DATA FOR THE TASK
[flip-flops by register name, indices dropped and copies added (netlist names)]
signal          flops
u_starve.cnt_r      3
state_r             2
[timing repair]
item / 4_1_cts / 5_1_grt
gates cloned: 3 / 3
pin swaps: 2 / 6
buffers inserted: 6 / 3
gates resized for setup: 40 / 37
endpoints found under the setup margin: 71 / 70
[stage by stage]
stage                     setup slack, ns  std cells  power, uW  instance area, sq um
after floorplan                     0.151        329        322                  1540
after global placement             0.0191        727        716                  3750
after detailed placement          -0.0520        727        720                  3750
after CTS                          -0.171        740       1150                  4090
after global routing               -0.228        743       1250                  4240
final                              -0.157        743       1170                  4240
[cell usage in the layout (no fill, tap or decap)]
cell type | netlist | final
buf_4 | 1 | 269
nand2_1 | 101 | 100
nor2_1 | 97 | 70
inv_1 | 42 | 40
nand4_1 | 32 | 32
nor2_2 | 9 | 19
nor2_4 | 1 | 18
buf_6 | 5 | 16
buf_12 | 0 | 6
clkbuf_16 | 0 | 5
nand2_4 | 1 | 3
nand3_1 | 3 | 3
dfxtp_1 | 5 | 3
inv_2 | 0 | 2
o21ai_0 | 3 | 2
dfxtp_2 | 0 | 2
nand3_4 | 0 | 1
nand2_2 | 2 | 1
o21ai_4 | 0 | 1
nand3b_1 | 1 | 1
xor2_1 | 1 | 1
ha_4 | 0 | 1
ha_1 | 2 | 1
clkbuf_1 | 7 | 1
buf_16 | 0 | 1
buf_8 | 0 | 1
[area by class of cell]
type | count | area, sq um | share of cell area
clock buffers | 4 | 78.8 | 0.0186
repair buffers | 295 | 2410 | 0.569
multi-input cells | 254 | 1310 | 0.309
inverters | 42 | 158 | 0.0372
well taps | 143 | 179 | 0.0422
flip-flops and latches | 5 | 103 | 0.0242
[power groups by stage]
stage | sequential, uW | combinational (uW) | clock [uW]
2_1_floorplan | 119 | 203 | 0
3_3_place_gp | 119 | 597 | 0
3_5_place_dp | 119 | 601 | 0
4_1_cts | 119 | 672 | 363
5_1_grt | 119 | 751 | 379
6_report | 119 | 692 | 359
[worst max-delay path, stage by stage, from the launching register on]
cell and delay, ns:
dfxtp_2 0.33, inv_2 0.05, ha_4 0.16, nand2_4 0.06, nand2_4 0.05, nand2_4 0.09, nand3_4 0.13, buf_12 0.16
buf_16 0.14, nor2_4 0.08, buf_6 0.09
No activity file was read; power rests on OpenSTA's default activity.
`config.mk`:
```
export PLATFORM = sky130hd
export DESIGN_NAME = uart_transmitter
export DESIGN_NICKNAME = d
export VERILOG_FILES = /design/src/rtl/uart_transmitter_pkg.sv /design/src/rtl/uart_transmitter.sv
export SDC_FILE = /design/constraint.sdc
export NUM_CORES = 1
export LEC_CHECK = 0
export BUFFER_PORTS_ARGS = -buffer_cell sky130_fd_sc_hd__buf_4
export CORE_ASPECT_RATIO = 0.75
export CORE_MARGIN = 5
export CORE_UTILIZATION = 25
export DETAILED_ROUTE_END_ITERATION = 6
export PLACE_DENSITY = 0.47
export SLEW_MARGIN = 20
export SYNTH_ARGS = -nofsm -noshare
export SYNTH_HDL_FRONTEND = slang
export SYNTH_SLANG_ARGS = --single-unit
```
`constraint.sdc`:
```
create_clock -name clk -period 2.6 [get_ports clk]
set_clock_uncertainty 0.15 [all_clocks]
set_input_delay 0.52 -clock clk [delete_from_list [all_inputs] [get_ports clk]]
set_output_delay 0.52 -clock clk [all_outputs]
set_load 0.01 [all_outputs]
```
`src/rtl/uart_transmitter_pkg.sv`:
```
// Shared UART definitions: FSM state encoding and default frame geometry.
// Latency: n/a (constants and elaboration-time helpers only).
// Backpressure: n/a.
package uart_transmitter_pkg;

    // State encoding shared by the receiver and transmitter FSMs.
    localparam logic [1:0] ST_IDLE  = 2'd0;
    localparam logic [1:0] ST_START = 2'd1;
    localparam logic [1:0] ST_DATA  = 2'd2;
    localparam logic [1:0] ST_STOP  = 2'd3;

    localparam int DEFAULT_OVERSAMPLE = 16;
    localparam int DEFAULT_DATA_WIDTH = 8;

    // Counter width for a modulo-n counter; never narrower than one bit.
    function automatic int cnt_width(input int n);
        return (n > 1) ? $clog2(n) : 1;
    endfunction

endpackage

```
`src/rtl/uart_transmitter.sv`:
```
// UART serialiser: start bit, DATA_WIDTH bits LSB-first, STOP_BITS stop bits; one-entry holding register.
// Latency: byte accepted at edge N drives the start bit from edge N+1; each bit lasts OVERSAMPLE baudTicks.
// Backpressure: ready = holding register empty; txStart while ready=0 is dropped (overrun).
module uart_transmitter
    import uart_transmitter_pkg::*;
#(
    parameter int DATA_WIDTH = DEFAULT_DATA_WIDTH,
    parameter int OVERSAMPLE = DEFAULT_OVERSAMPLE,
    parameter int STOP_BITS  = 1             // 1 or 2
) (
    input  logic                  clk,
    input  logic                  rst,
    input  logic                  baudTick,
    input  logic                  txStart,
    input  logic [DATA_WIDTH-1:0] dataIn,
    output logic                  ready,
    output logic                  busy,
    output logic                  tx,
    output logic                  tx_done
);

    localparam int TICK_W = cnt_width(OVERSAMPLE);
    localparam int BIT_W  = cnt_width(DATA_WIDTH);

    localparam logic [TICK_W-1:0] TICK_LAST = TICK_W'(OVERSAMPLE - 1);
    localparam logic [BIT_W-1:0]  BIT_LAST  = BIT_W'(DATA_WIDTH - 1);
    // The stop counter is one bit wide: its last value is 1 only for two stop bits.
    localparam logic              STOP_LAST = (STOP_BITS == 2);

    logic [1:0]            state_q,    state_d;
    logic [TICK_W-1:0]     tick_cnt_q, tick_cnt_d;
    logic [BIT_W-1:0]      bit_cnt_q,  bit_cnt_d;
    logic                  stop_cnt_q, stop_cnt_d;
    logic [DATA_WIDTH-1:0] shifter_q,  shifter_d;
    logic [DATA_WIDTH-1:0] hold_reg_q, hold_reg_d;
    logic                  hold_vld_q, hold_vld_d;
    logic                  tx_q,       tx_d;
    logic                  bit_end;

    assign ready = ~hold_vld_q;
    assign busy  = (state_q != ST_IDLE);
    assign tx    = tx_q;

    // Next-state logic: holding-register accept, FSM sequencing and the registered line value.
    always_comb begin
        state_d    = state_q;
        tick_cnt_d = tick_cnt_q;
        bit_cnt_d  = bit_cnt_q;
        stop_cnt_d = stop_cnt_q;
        shifter_d  = shifter_q;
        hold_reg_d = hold_reg_q;
        hold_vld_d = hold_vld_q;
        tx_done    = 1'b0;

        // Last tick of the current bit period.
        bit_end = baudTick && (tick_cnt_q == TICK_LAST);

        // Accept only into an empty register; drains below require it full, so they never overlap.
        if (txStart && ready) begin
            hold_reg_d = dataIn;
            hold_vld_d = 1'b1;
        end

        case (state_q)
            ST_IDLE: begin
                if (hold_vld_q) begin
                    shifter_d  = hold_reg_q;
                    hold_vld_d = 1'b0;
                    tick_cnt_d = '0;
                    state_d    = ST_START;
                end
            end
            ST_START: begin
                if (bit_end) begin
                    tick_cnt_d = '0;
                    bit_cnt_d  = '0;
                    state_d    = ST_DATA;
                end else if (baudTick) begin
                    tick_cnt_d = tick_cnt_q + 1'b1;
                end
            end
            ST_DATA: begin
                if (bit_end) begin
                    tick_cnt_d = '0;
                    shifter_d  = shifter_q >> 1;
                    bit_cnt_d  = bit_cnt_q + 1'b1;
                    if (bit_cnt_q == BIT_LAST) begin
                        stop_cnt_d = 1'b0;
                        state_d    = ST_STOP;
                    end
                end else if (baudTick) begin
                    tick_cnt_d = tick_cnt_q + 1'b1;
                end
            end
            default: begin // ST_STOP
                if (bit_end) begin
                    tick_cnt_d = '0;
                    stop_cnt_d = stop_cnt_q + 1'b1;
                    if (stop_cnt_q == STOP_LAST) begin
                        tx_done = 1'b1;
                        // A queued byte starts on this same edge: no idle gap between frames.
                        if (hold_vld_q) begin
                            shifter_d  = hold_reg_q;
                            hold_vld_d = 1'b0;
                            state_d    = ST_START;
                        end else begin
                            state_d    = ST_IDLE;
                        end
                    end
                end else if (baudTick) begin
                    tick_cnt_d = tick_cnt_q + 1'b1;
                end
            end
        endcase

        // Line value follows the next state so tx and state change on the same edge.
        case (state_d)
            ST_START: tx_d = 1'b0;
            ST_DATA:  tx_d = shifter_d[0];
            default:  tx_d = 1'b1;
        endcase
    end

    // State registers with synchronous reset; reset drops any queued byte.
    always_ff @(posedge clk) begin
        if (rst) begin
            state_q    <= ST_IDLE;
            tick_cnt_q <= '0;
            bit_cnt_q  <= '0;
            stop_cnt_q <= 1'b0;
            shifter_q  <= '0;
            hold_reg_q <= '0;
            hold_vld_q <= 1'b0;
            tx_q       <= 1'b1;
        end else begin
            state_q    <= state_d;
            tick_cnt_q <= tick_cnt_d;
            bit_cnt_q  <= bit_cnt_d;
            stop_cnt_q <= stop_cnt_d;
            shifter_q  <= shifter_d;
            hold_reg_q <= hold_reg_d;
            hold_vld_q <= hold_vld_d;
            tx_q       <= tx_d;
        end
    end

endmodule

```
=== Word-level counts from Yosys, hierarchy flattened ===
Cells that the tools add are included.

* Add/subtract/negate cells: 3
* Eq/ne operators: 11
* Multiplexer cells: 33
* Bitwise operators: 3
* Reductions and logical operators: 14

{| class="wikitable"
|+ Operators by type and width
! kind !! count
|-
| $mux 8 || 4
|-
| $pmux 8 s3 || 1
|-
| $mux 4 || 4
|-
| $mux 2 || 6
|-
| $mux 1 || 11
|-
| $ne 2x2->1 const B || 4
|-
| $mux 3 || 2
|-
| $pmux 1 s2 || 3
|-
| $pmux 2 s3 || 1
|-
| $pmux 3 s2 || 1
|-
| $reduce_and 3->1 || 2
|-
| $reduce_bool 2->1 || 3
|-
| $add 4x1->4 const B || 1
|-
| $eq 2x1->1 const B || 2
|-
| $eq 2x2->1 const B || 2
|-
| $eq 4x4->1 const B || 1
|-
| $reduce_and 4->1 || 1
|-
| $reduce_or 2->1 || 2
|-
| $add 3x1->3 const B || 1
|-
| $eq 3x3->1 const B || 1
|-
| $ne 3x1->1 const B || 1
|-
| $not 1->1 || 3
|-
| $reduce_bool 3->1 || 1
|-
| $reduce_or 3->1 || 1
|-
| 4 further kinds || 5
|}

* Bits in registers: 28
* Input bits: 12
* Output and inout bits: 4
* Word-level logic and storage cells: 73

=== Depth between registers and ports, before layout ===
Gate-level depths: netlist of the first run.

* Depth in word-level cells: 7
* Gate-level depth with buffers: 8
* Mapped depth without buffers: 7

=== Worst setup path before layout of the first run ===
Ideal clock, no wire load.

* Path kind: reg-to-reg
* From: register state_q[0]
* To: register shifter_q[1]
* Setup time: 0.095 ns
* Data arrival time: 1.748 ns
* Slack: 0.607 ns
* Cell stages (with the launch flop): 8
* Path through: dfxtp_1 > inv_1 > ha_1 > buf_2 > or2_2 > a21oi_2 > a21oi_1 > a221oi_1

* Word-level cells in the longest chain between the ends: 3
* Elaborated cells between the ends (all ways): 9
* Those cells by class: eq/ne: 4; mux: 1; bitwise: 1; reduce/logical: 3

{| class="wikitable"
|+ RTL lines
! element !! line !! RTL
|-
| start, declared || uart_transmitter.sv:30 || <nowiki>logic [1:0] state_q, state_d;</nowiki>
|-
| start signal, assigned || uart_transmitter.sv:136 || <nowiki>state_q <= state_d;</nowiki>
|-
| $eq 2x2->1, or another cell as far along || uart_transmitter.sv:64 || <nowiki>case (state_q)</nowiki>
|-
| $ne 3x1->1 (no source line), or another cell as far along || - ||
|-
| $reduce_and 4->1 (no source line) || - ||
|-
| end signal, assigned || uart_transmitter.sv:140 || <nowiki>shifter_q <= shifter_d;</nowiki>
|-
| end, declared || uart_transmitter.sv:34 || <nowiki>logic [DATA_WIDTH-1:0] shifter_q, shifter_d;</nowiki>
|}

Parallel ways exist; a longest one is shown, timed or not.
A chain may end at the register's enable or synchronous reset.

=== Final worst setup path of the first run ===
* From: register state_q[0]
* To: register tx_q, in the netlist tx

* Word-level cells in the longest chain between the ends: 5
* Elaborated cells between the ends (all ways): 14
* Those cells by class: eq/ne: 4; mux: 9; reduce/logical: 1

{| class="wikitable"
|+ RTL lines
! element !! line !! RTL
|-
| $mux 2, on equally long branches || uart_transmitter.sv:99, uart_transmitter.sv:87 ||
|-
| $mux 2, on equally long branches || uart_transmitter.sv:96, uart_transmitter.sv:83 ||
|-
| $pmux 2 s3 || uart_transmitter.sv:64 ||
|-
| $eq 2x2->1 or $eq 2x1->1 (tied branches) || uart_transmitter.sv:117 || <nowiki>case (state_d)</nowiki>
|-
| $pmux 1 s2 (*) || uart_transmitter.sv:117 ||
|-
| end signal, assigned || uart_transmitter.sv:143 || <nowiki>tx_q <= tx_d;</nowiki>
|-
| end, declared || uart_transmitter.sv:37 || <nowiki>logic tx_q, tx_d;</nowiki>
|}

Mark *: on every way between the ends. The rest lies on a longest branch, timed or not.

==> out/metrics.csv, run 1 <==
stage;metric;value;unit
finish;Multi-input gate area;871;sq um
pwr;pwr/cell area;520;nW/um^2
placed_design;GPL Wtd Cong;0.817;
grt;global-route wire length before repair;5980;microns
grt;largest net degree at the start of global routing;29;
grt;grt ovf;0;
synthesis;top cells by area, synth;dfxtp_1 36%, nand2_1 8.4%, a21oi_1 6.4%;
detailed_routing;via count;1379;
finish;Antenna Cells;0;
floorplanning;Placement Rows;25;
sta;RSZ-0062 raised after global routing;no;
floorplanning;initial core utilization;25.2;%
critical_path;crit path launch type;flip-flop;
detailed_routing;post-DR wirelength/cell;12.6;microns
sta;Final Cycle Share;87.7;%
cts;cts repair resizes;0;
cts;Post-CTS Setup Repair Bufs;0;
sta;Slew Viols, Final;0;
detailed_routing;DRC Markers;0;
min_path;min-delay worst type;flip-flop to flip-flop;
grt;vias in the first global route;1223;
detailed_routing;vias per cell;4.82;
synthesis;Mapped Cells;194;
cts;CTS sink cnt;28;
placed_design;DP Worst Slack;0.336;ns
floorplanning;I/O pins;16;
synthesis;Syn Nets;213;
sta;Hold Slack;0.314;ns
cts;TritonCTS clock tree;yes;
finish;fillers;698;
critical_path;arrival time worst endpoint;2.30;ns
detailed_routing;post-route ant nets;0;
detailed_routing;DR iter-0 viols;119;
finish;Core Util, Final;29.1;%
sta;Worst-Margin Slew;0.663;ns
floorplanning;die height;78.4;microns
sta;final hold vios;0;
sta;Tmin final;2.28;ns
critical_path;critical path class;flip-flop to flip-flop;
flow_run;max-cap check violation count;0;
cts;Clock Path Buffers;2;
synthesis;syn avg cell area;8.05;sq um
grt;Total GRT Usage;9.18;%
cts;Clock Tree Root;clkbuf_8;
synthesis;area of the mapped netlist;1560;sq um
synthesis;total number of yosys warnings;0;
cts;CTS Hold Bufs;0;
detailed_routing;1st-pass router iterations;4;
critical_path;Req. time, crit path;2.62;ns
floorplanning;die area;7940;sq um
cts;latest clock arrival within the worst-skew pair;0.28;ns
synthesis;FFs w/ async S/R, synth;0;%
pwr;Peak VDD IR;0.197;mV
sta;setup_tns;0;ns
floorplanning;Core Footprint;6190;sq um
finish;layout cells sized above 1;16.6;%
detailed_routing;final WL;3610;microns
sta;relative slew slack;55.8;%
synthesis;FF+latch count, synth;28;
critical_path;crit path max fanout;12;
synthesis;sequential share of the synthesized area;35.9;%
finish;Layout area overhead;15.2;%
sta;Achievable Freq;439;MHz
pwr;Pleak;0.000683;uW
finish;Final nets;225;
critical_path;crit path capture type;flip-flop;
synthesis;number of synthesized flops with an enable pin;0;
placed_design;DP HPWL;2540;microns
sta;Final setup viols;0;
grt;initial antenna violation count;0;
floorplanning;Die Wd;101;microns
cts;CTS Buf Count;3;
placed_design;IO buf count;15;
cts;H-tree Lvls;1;
run_status;status;finished clean;
cts;Worst-path clk slew;0.10;ns
finish;register area;561;sq um
synthesis;post-synth top area share;35.9;%
sta;worst setup margin;0.320;ns
synthesis;top_reg_cell synth;dfxtp_1;
synthesis;distinct cell type count after synthesis;44;
synthesis;Synth area leader;dfxtp_1;
## flip-flops by register name (all words and copies together) (netlist names)
name        count
state_q         2
hold_vld_q      1
bit_cnt_q       3
tx              1
hold_reg_q      8
tick_cnt_q      4
shifter_q       8
stop_cnt_q      1
## path summary, 6_finish.rpt
path	from	cells after the start	slack (ns)	endpoint
worst max-delay path	state_q[0]	7	0.32	tx
worst min-delay path	hold_reg_q[1]	2	0.31	hold_reg_q[1]
worst max register to register	state_q[0]	7	0.32	tx
worst min register to register	hold_reg_q[1]	2	0.31	hold_reg_q[1]
## power breakdown
part           leakage, uW  switching [uW]  internal (uW)
combinational     0.000420            72.4           54.1
clock            0.0000357             142            206
sequential        0.000228            14.4            446
total             0.000683             229            706
## cell type report
class | count | area share [%]
Timing Repair Buffer | 19 | 7.93
Tap cell | 81 | 5.63
Sequential cell | 28 | 31.2
Inverter | 14 | 2.92
Clock inverter | 1 | 1.67
Multi-Input combinational cell | 140 | 48.4
Clock buffer | 3 | 2.29
## critical path: stages (launching register included)
cell and delay, ns:
dfxtp_1 0.39, inv_1 0.13, ha_1 0.43, nor2b_1 0.27
a211o_1 0.15, o221ai_1 0.12, or2_1 0.24, o32a_1 0.29
## layer usage
layer	track usage, %	vias to the layer above	part of all wire (%)
met5	0	-	0
li1	-	704	-
met3	1.69	4	4.1
met1	13.8	650	53
met2	13.4	21	43
met4	1.99	0	0.67
## stage by stage
step | area, sq um | cells | power (uW)
floorplan | 1560 | 194 | 555
global placement | 1730 | 282 | 598
detailed placement | 1730 | 282 | 598
CTS | 1800 | 286 | 949
global route | 1800 | 286 | 983
finish | 1800 | 286 | 935
## synthesized netlist by cell type (2+ instances only)
library cell,n
nor2b_1,5
nand3_1,3
buf_6,4
a32oi_1,3
a211o_1,2
clkbuf_1,5
a21oi_1,20
inv_1,14
nand2_1,35
nor2_1,9
o21ai_0,19
dfxtp_1,28
a221oi_1,6
ha_1,7
or3_1,2
buf_2,2
nor3_1,3
## logic make-up (layout without fill, tap and decap cells)
family / count (synthesis) / count (layout) / synth area share (%)
AND/OR/NAND/NOR: 68 / 68 / 21.1
buffers and inverters: 26 / 37 / 8.33
adder cells (fa/ha/maj): 7 / 7 / 5.61
AO/OA/AOI/OAI: 62 / 62 / 26.8
flip-flops: 28 / 28 / 35.9
multiplexers: 3 / 3 / 2.32
## cell usage in the layout, fill, tap and decap left out, types with 2 or more instances in the layout
cell type | netlist | layout
buf_4 | 0 | 19
nor2b_1 | 5 | 5
a221oi_1 | 6 | 6
a21oi_1 | 20 | 20
inv_1 | 14 | 14
nand3_1 | 3 | 3
ha_1 | 7 | 7
nor2_1 | 9 | 9
clkbuf_8 | 0 | 3
a211o_1 | 2 | 2
dfxtp_1 | 28 | 28
a32oi_1 | 3 | 3
or3_1 | 2 | 2
nor3_1 | 3 | 3
o21ai_0 | 19 | 19
nand2_1 | 35 | 35
Note: power is estimated with default switching activity, not from simulation.
==> run 2, diff against run 1 <==
--- a/config.mk
+++ b/config.mk
@@ -10,6 +10,7 @@
 export CORE_MARGIN = 5
 export CORE_UTILIZATION = 25
 export DETAILED_ROUTE_END_ITERATION = 6
+export MAX_ROUTING_LAYER = met4
 export PLACE_DENSITY = 0.47
 export SLEW_MARGIN = 20
 export SYNTH_ARGS = -nofsm -noshare
==> constraint.sdc (replaced) <==
create_clock -name clk -period 2.4 [get_ports clk]
set_clock_uncertainty 0.15 [all_clocks]
set_input_delay 0.48 -clock clk [delete_from_list [all_inputs] [get_ports clk]]
set_output_delay 0.48 -clock clk [all_outputs]
set_load 0.01 [all_outputs]
==> out/metrics.csv, run 2 (synthesis results as in run 1) <==
stage;metric;value;unit
pwr;Comb pwr share;14.3;%
sta;Worst-Margin Slew;0.684;ns
detailed_routing;DRC Markers;0;
placed_design;DP HPWL;2600;microns
cts;CTS sink cnt;28;
detailed_routing;vias per cell;4.82;
floorplanning;I/O pins;16;
sta;RSZ-0062 raised after global routing;no;
placed_design;GPL Wtd Cong;0.812;
cts;Post-CTS Setup Repair Bufs;0;
finish;leading cell type in the layout, fill and taps excluded;nand2_1;
placed_design;DP Worst Slack;0.217;ns
critical_path;RR Startpoint;tick_cnt_q[0];
cts;TritonCTS clock tree;yes;
critical_path;FF-to-FF setup slack;0.15;ns
critical_path;reg2reg end;tx;
sta;Achievable Freq;444;MHz
floorplanning;Placement Rows;25;
floorplanning;die area;7940;sq um
pwr;Pleak;0.000701;uW
cts;H-tree Lvls;1;
pwr;Flop pwr share;48.1;%
finish;top flop regs;hold_reg_q (8), shifter_q (8), tick_cnt_q (4);
sta;Final Cycle Share;93.9;%
grt;vias in the first global route;1332;
placed_design;IO buf count;15;
floorplanning;Die Wd;101;microns
finish;layout cells sized above 1;18.7;%
min_path;Endpoint, Worst Hold;hold_reg_q[0];
grt;largest net degree at the start of global routing;29;
pwr;Psw;260;uW
flow_run;max-cap check violation count;0;
min_path;hold_sp;dataIn[0];
sta;final hold vios;0;
cts;Worst-path clk slew;0.11;ns
critical_path;crit path launch type;flip-flop;
cts;Clock Tree Root;clkbuf_8;
grt;grt ovf;0;
cts;latest clock arrival within the worst-skew pair;0.28;ns
min_path;WHS Path Cells;3;
critical_path;crit path capture type;output port;
grt;global-route wire length before repair;6340;microns
finish;Layout area overhead;17.3;%
critical_path;Critical Path Max Stage Delay;0.51;ns
pwr;Design Power;1030;uW
run_status;status;finished clean;
sta;relative slew slack;54.4;%
floorplanning;die height;78.4;microns
detailed_routing;post-route ant nets;0;
floorplanning;initial core utilization;25.2;%
sta;Slew Viols, Final;0;
sta;Tmin final;2.25;ns
sta;setup_tns;0;ns
detailed_routing;via count;1397;
detailed_routing;post-DR wirelength/cell;13.0;microns
sta;Hold Slack;0.281;ns
pwr;Internal;770;uW
pwr;pwr/cell area;562;nW/um^2
pwr;Peak VDD IR;0.207;mV
finish;commonest cells after routing, fill and taps aside;35 x nand2_1, 28 x dfxtp_1, 23 x buf_4;
cts;CTS Buf Count;3;
floorplanning;Core Footprint;6190;sq um
finish;Final nets;229;
pwr;switching portion of total power;25.2;%
critical_path;CP Cell Sequence;ha_2 > nor2b_1 > nand2_1 > inv_1 > buf_4;
detailed_routing;1st-pass router iterations;4;
grt;Total GRT Usage;10.0;%
cts;Clock Path Buffers;2;
finish;Antenna Cells;0;
critical_path;critical path class;flip-flop to output port;
grt;initial antenna violation count;0;
critical_path;Slowest-stage cell, CP;dfxtp_1;
sta;worst setup margin;0.145;ns
critical_path;crit path max fanout;9;
min_path;min-delay worst type;input pin to flip-flop;
critical_path;arrival time worst endpoint;1.62;ns
detailed_routing;final WL;3780;microns
critical_path;Worst R2R Path Depth;6;
critical_path;Req. time, crit path;1.77;ns
detailed_routing;DR iter-0 viols;55;
pwr;clock share of power;37.7;%
sta;Final setup viols;0;
==> run 2: changes by cell type in the layout (fill, tap and decap cells not counted) <==
cell	change
buf_4	+4
ha_1	-1
ha_2	+1
==> run 2: worst max-delay path by stage <==
stage                        startpoint            to  slack [ns]
after global routing      tick_cnt_q[0]            tx       0.003
after detailed placement  tick_cnt_q[0]            tx        0.22
final                        state_q[1]       tx_done        0.15
after CTS                    state_q[1]       tx_done        0.08
after floorplan              state_q[0]  shifter_q[1]        0.41
after global placement    tick_cnt_q[0]            tx        0.23
==> run 2: timing repair <==
| item | CTS | global route |
|---|---|---|
| gates resized for setup | 0 | 1 |
| hold buffers | 0 | 0 |
| endpoints found under the setup margin | 0 | 1 |
==> run 2: power groups by stage <==
stage,combinational (uW),sequential [uW],clock [uW]
global placement,147,506,0
CTS,148,495,401
detailed placement,147,505,0
floorplan,97.0,504,0
global route,166,497,411
finish,147,495,388
==> run 2: area by class of cell <==
cell class	count	area [sq um]
Sequential cell	28	561
Clock inverter	1	30.0
Tap cell	81	101
Timing Repair Buffer	23	173
Inverter	14	52.6
Fill cell	694	4360
Multi-Input combinational cell	140	873
Clock buffer	3	41.3
==> run 2: worst max-delay path, delay by kind of cell, from the launching register on <==
family        cells  cell delay [ns]
flops             1             0.51
buf+inv           2             0.19
fa+ha+maj         1             0.34
simple gates      2             0.31
==> run 2: metal layers <==
metal / global-route usage, % / part of all wire [%]
met5: - / 0
met4: 2.39 / 0.66
met3: 1.60 / 2.8
met2: 14.9 / 45
met1: 14.2 / 52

YOUR TASK
Go through the material above, find each line with the string "metrics", and copy it.

YOUR RESPONSE
==> out/metrics.csv, run 1 <==
==> out/metrics.csv, run 2 (synthesis results as in run 1) <==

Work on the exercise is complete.